Did I forget anything? Hopefully not, but if I did, I'll add it in later. Hope this helps anyone who's making sock yarn selections!

Saturday, June 23, 2007

Moral dilemma.

Just a quick question...is it wrong to toss yarn that's hopelessly tangled? Toss as in, trash can? I have 2 or 3 skeins that would take me HOURS if not TENS OF HOURS to untangle, and frankly, the thought makes me kinda woozy. And it's not like they're quiviut handspun my great-great-gramma from a muskox she raised herself, or anything. I have serious qualms about tossing yarn...but the chances of me ever using these couple skeins are extremely slim. Immoral? Or not?

(One skein is tangled from when I let Tejas frog it and didn't simultaneously wind it up, stupid me. But I don't think I'll need it to finish the project (if I do, I'll untangle just enough to finish). The others evidently just hate me and decided to spontaneously tangle beyond repair when moving or marinating in the bottom of the stash, or something. Well, I hate them too. Stupid tangled yarn.)

Friday, June 22, 2007

In for the long haul.

I think I mentioned that Tejas asked me to make a lace shawl for his gramma, who he's very close to, and who can't make it to our wedding. I had him page through a book of shawl patterns, and he picked out one he thought she would like, and then I showed him all the small-gauge yarn I had with enough yardage to complete said pattern. There was an moss-green skein, some teal stuff from Knitpicks, and a ridiculously bright redbrown-lime green-magenta singles skein that I'd bought off handpaintedyarn.com*, which obviously has some issues with color fidelity on its website (it looked pink and yellow when I bought it). He grabbed the bright one, saying, "This is PERFECT! My gramma LOVES bright things like this!"

*I know it sounds like I've bought a ton of yarn from there, since I've used two skeins of it since I started this blog. But really, it was only one order of about $40 worth of yarn: a few colors of bulky, plus a bit of laceweight. My review: The bulky is slightly lower quality than Manos del Uruguay but very similar and nice to knit with. The laceweight is CHEAPCHEAPCHEAP and really very nice, if you can avoid the ridiculously colored stuff. My moss green laceweight is also from this site, and I adore it.

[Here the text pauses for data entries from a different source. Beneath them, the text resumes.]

**src/rtl/eprom_reader_if.sv**
```systemverilog
// Bundles the command, byte-stream and 8755 socket signals of the EPROM
// read-back engine. master = the reader itself, slave = host plus socket.
interface eprom_reader_if;
    // command path
    logic        start;
    logic [10:0] start_addr;
    logic [11:0] count;
    logic        busy;
    logic        done;
    // byte stream to host / compare logic
    logic [7:0]  byte_data;
    logic [10:0] byte_addr;
    logic        byte_valid;
    logic        byte_ready;
    // 8755 socket pins
    logic [10:0] addr_dat;
    logic        ad_oe;
    logic        ale;
    logic        rd_n;
    logic        ce;
    logic [7:0]  data_in;

    modport master (
        input  start, start_addr, count, byte_ready, data_in,
        output busy, done, byte_data, byte_addr, byte_valid,
               addr_dat, ad_oe, ale, rd_n, ce
    );

    modport slave (
        output start, start_addr, count, byte_ready, data_in,
        input  busy, done, byte_data, byte_addr, byte_valid,
               addr_dat, ad_oe, ale, rd_n, ce
    );
endinterface

```
**src/rtl/eprom_reader.sv**
```systemverilog
// Read-back engine for an 8755 EPROM on the multiplexed AD bus. For each
// byte it drives the address with ALE, releases AD7-0, strobes RD_N, samples
// the byte and hands it with its address to the host over valid/ready.
// All outputs are registered; each transition loads the values the target
// state needs, so the socket pins never glitch between states.
module eprom_reader #(
    parameter int ALE_CYC = 2,
    parameter int RD_CYC  = 4
) (
    input  logic           clk,
    input  logic           rst,
    eprom_reader_if.master bus
);
    localparam int MAX_CYC = (ALE_CYC > RD_CYC) ? ALE_CYC : RD_CYC;
    localparam int CW      = (MAX_CYC > 1) ? $clog2(MAX_CYC) : 1;

    typedef enum logic [2:0] {IDLE, ADDR, HOLD, READ, OUT, FIN} state_t;

    state_t      state_reg;
    logic [CW-1:0] cnt_reg;
    logic [10:0] cur_addr_reg;
    logic [11:0] remaining_reg;

    // Burst sequencer with registered bus and stream outputs
    always_ff @(posedge clk or posedge rst) begin
        if (rst) begin
            state_reg      <= IDLE;
            cnt_reg        <= '0;
            cur_addr_reg   <= '0;
            remaining_reg  <= '0;
            bus.busy       <= 1'b0;
            bus.done       <= 1'b0;
            bus.byte_valid <= 1'b0;
            bus.byte_data  <= '0;
            bus.byte_addr  <= '0;
            bus.addr_dat   <= '0;
            bus.ad_oe      <= 1'b0;
            bus.ale        <= 1'b0;
            bus.rd_n       <= 1'b1;
            bus.ce         <= 1'b0;
        end else begin
            case (state_reg)
                IDLE: begin
                    if (bus.start) begin
                        cur_addr_reg  <= bus.start_addr;
                        remaining_reg <= bus.count;
                        if (bus.count == 12'd0) begin
                            // empty burst: report completion without touching the socket
                            state_reg <= FIN;
                            bus.done  <= 1'b1;
                        end else begin
                            state_reg    <= ADDR;
                            bus.busy     <= 1'b1;
                            bus.ce       <= 1'b1;
                            bus.ad_oe    <= 1'b1;
                            bus.ale      <= 1'b1;
                            bus.addr_dat <= bus.start_addr;
                            cnt_reg      <= CW'(ALE_CYC - 1);
                        end
                    end
                end
                ADDR: begin
                    if (cnt_reg == '0) begin
                        // ALE falls, address stays on the pins for hold time
                        state_reg <= HOLD;
                        bus.ale   <= 1'b0;
                    end else begin
                        cnt_reg <= cnt_reg - 1'b1;
                    end
                end
                HOLD: begin
                    // release AD7-0 on the same edge RD_N goes low
                    state_reg <= READ;
                    bus.ad_oe <= 1'b0;
                    bus.rd_n  <= 1'b0;
                    cnt_reg   <= CW'(RD_CYC - 1);
                end
                READ: begin
                    if (cnt_reg == '0) begin
                        state_reg      <= OUT;
                        bus.rd_n       <= 1'b1;
                        bus.byte_data  <= bus.data_in;
                        bus.byte_addr  <= cur_addr_reg;
                        bus.byte_valid <= 1'b1;
                    end else begin
                        cnt_reg <= cnt_reg - 1'b1;
                    end
                end
                OUT: begin
                    if (bus.byte_ready) begin
                        bus.byte_valid <= 1'b0;
                        remaining_reg  <= remaining_reg - 12'd1;
                        cur_addr_reg   <= cur_addr_reg + 11'd1;
                        if (remaining_reg == 12'd1) begin
                            state_reg <= FIN;
                            bus.done  <= 1'b1;
                            bus.busy  <= 1'b0;
                            bus.ce    <= 1'b0;
                        end else begin
                            state_reg    <= ADDR;
                            bus.ad_oe    <= 1'b1;
                            bus.ale      <= 1'b1;
                            bus.addr_dat <= cur_addr_reg + 11'd1;
                            cnt_reg      <= CW'(ALE_CYC - 1);
                        end
                    end
                end
                FIN: begin
                    state_reg <= IDLE;
                    bus.done  <= 1'b0;
                end
                default: begin
                    state_reg <= IDLE;
                end
            endcase
        end
    end
endmodule
```
**src/flat_wrapper.sv**
```systemverilog
// flat-port wrapper written by rule: the top's interface ports become plain ports
module eprom_reader_flat 
#(
    parameter int ALE_CYC = 2,
    parameter int RD_CYC  = 4
)
  (clk, rst, bus_start, bus_start_addr, bus_count, bus_byte_ready, bus_data_in, bus_busy, bus_done, bus_byte_data, bus_byte_addr, bus_byte_valid, bus_addr_dat, bus_ad_oe, bus_ale, bus_rd_n, bus_ce);
  eprom_reader_if bus_i ();
  input  logic clk;
  input  logic rst;
  input wire logic [$bits(bus_i.start)-1:0] bus_start;
  input wire logic [$bits(bus_i.start_addr)-1:0] bus_start_addr;
  input wire logic [$bits(bus_i.count)-1:0] bus_count;
  input wire logic [$bits(bus_i.byte_ready)-1:0] bus_byte_ready;
  input wire logic [$bits(bus_i.data_in)-1:0] bus_data_in;
  output wire logic [$bits(bus_i.busy)-1:0] bus_busy;
  output wire logic [$bits(bus_i.done)-1:0] bus_done;
  output wire logic [$bits(bus_i.byte_data)-1:0] bus_byte_data;
  output wire logic [$bits(bus_i.byte_addr)-1:0] bus_byte_addr;
  output wire logic [$bits(bus_i.byte_valid)-1:0] bus_byte_valid;
  output wire logic [$bits(bus_i.addr_dat)-1:0] bus_addr_dat;
  output wire logic [$bits(bus_i.ad_oe)-1:0] bus_ad_oe;
  output wire logic [$bits(bus_i.ale)-1:0] bus_ale;
  output wire logic [$bits(bus_i.rd_n)-1:0] bus_rd_n;
  output wire logic [$bits(bus_i.ce)-1:0] bus_ce;
  assign bus_i.start = bus_start;
  assign bus_i.start_addr = bus_start_addr;
  assign bus_i.count = bus_count;
  assign bus_i.byte_ready = bus_byte_ready;
  assign bus_i.data_in = bus_data_in;
  assign bus_busy = bus_i.busy;
  assign bus_done = bus_i.done;
  assign bus_byte_data = bus_i.byte_data;
  assign bus_byte_addr = bus_i.byte_addr;
  assign bus_byte_valid = bus_i.byte_valid;
  assign bus_addr_dat = bus_i.addr_dat;
  assign bus_ad_oe = bus_i.ad_oe;
  assign bus_ale = bus_i.ale;
  assign bus_rd_n = bus_i.rd_n;
  assign bus_ce = bus_i.ce;
  eprom_reader #(.ALE_CYC(ALE_CYC), .RD_CYC(RD_CYC)) u_core (.clk(clk), .rst(rst), .bus(bus_i));
endmodule
```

Anyhoo, I'm knitting the Melon Stitch Shawl from Victorian Lace Today, which is a nice pattern (though has not yet been blocked, so looks kinda scrunched up and weird) but involves knitting seventy thousand repeats of the central pattern, then knitting on a border. Booooooring...I'm forcing myself to make this my main project because I know if I work on something else, I won't come back to this easily, and then I won't get it done in time. Blah. At least I have the central pattern memorized by now, so I can listen to booktapes and not really pay much attention (I do have to look at it though. No knitting & reading for me.) And the melon stitch, which comes once every 6 rows, is kinda fun.
The wonky red bit at the cast-on edge is sock yarn from Trace-trace's socks, scavenged for a provisional cast on. Also, the yarn is brighter in person.

The poor little bobble sweater is feeling neglected...maybe I'll try to finish the sleeves this weekend, to take the edge off the melon stitch monster.
Then, I was thinking...I have a couple of sock yarns in Harry Potter-themed colors (Welsh Green Dragon and Hungarian Horntail Dragon) and some Gryffindor-colored worsted weight. Anyone feel like a Potter project-a-long in honor of the last book? (I'm currently 81st on the library hold list for it--I need something to distract me until a copy trickles down to me.)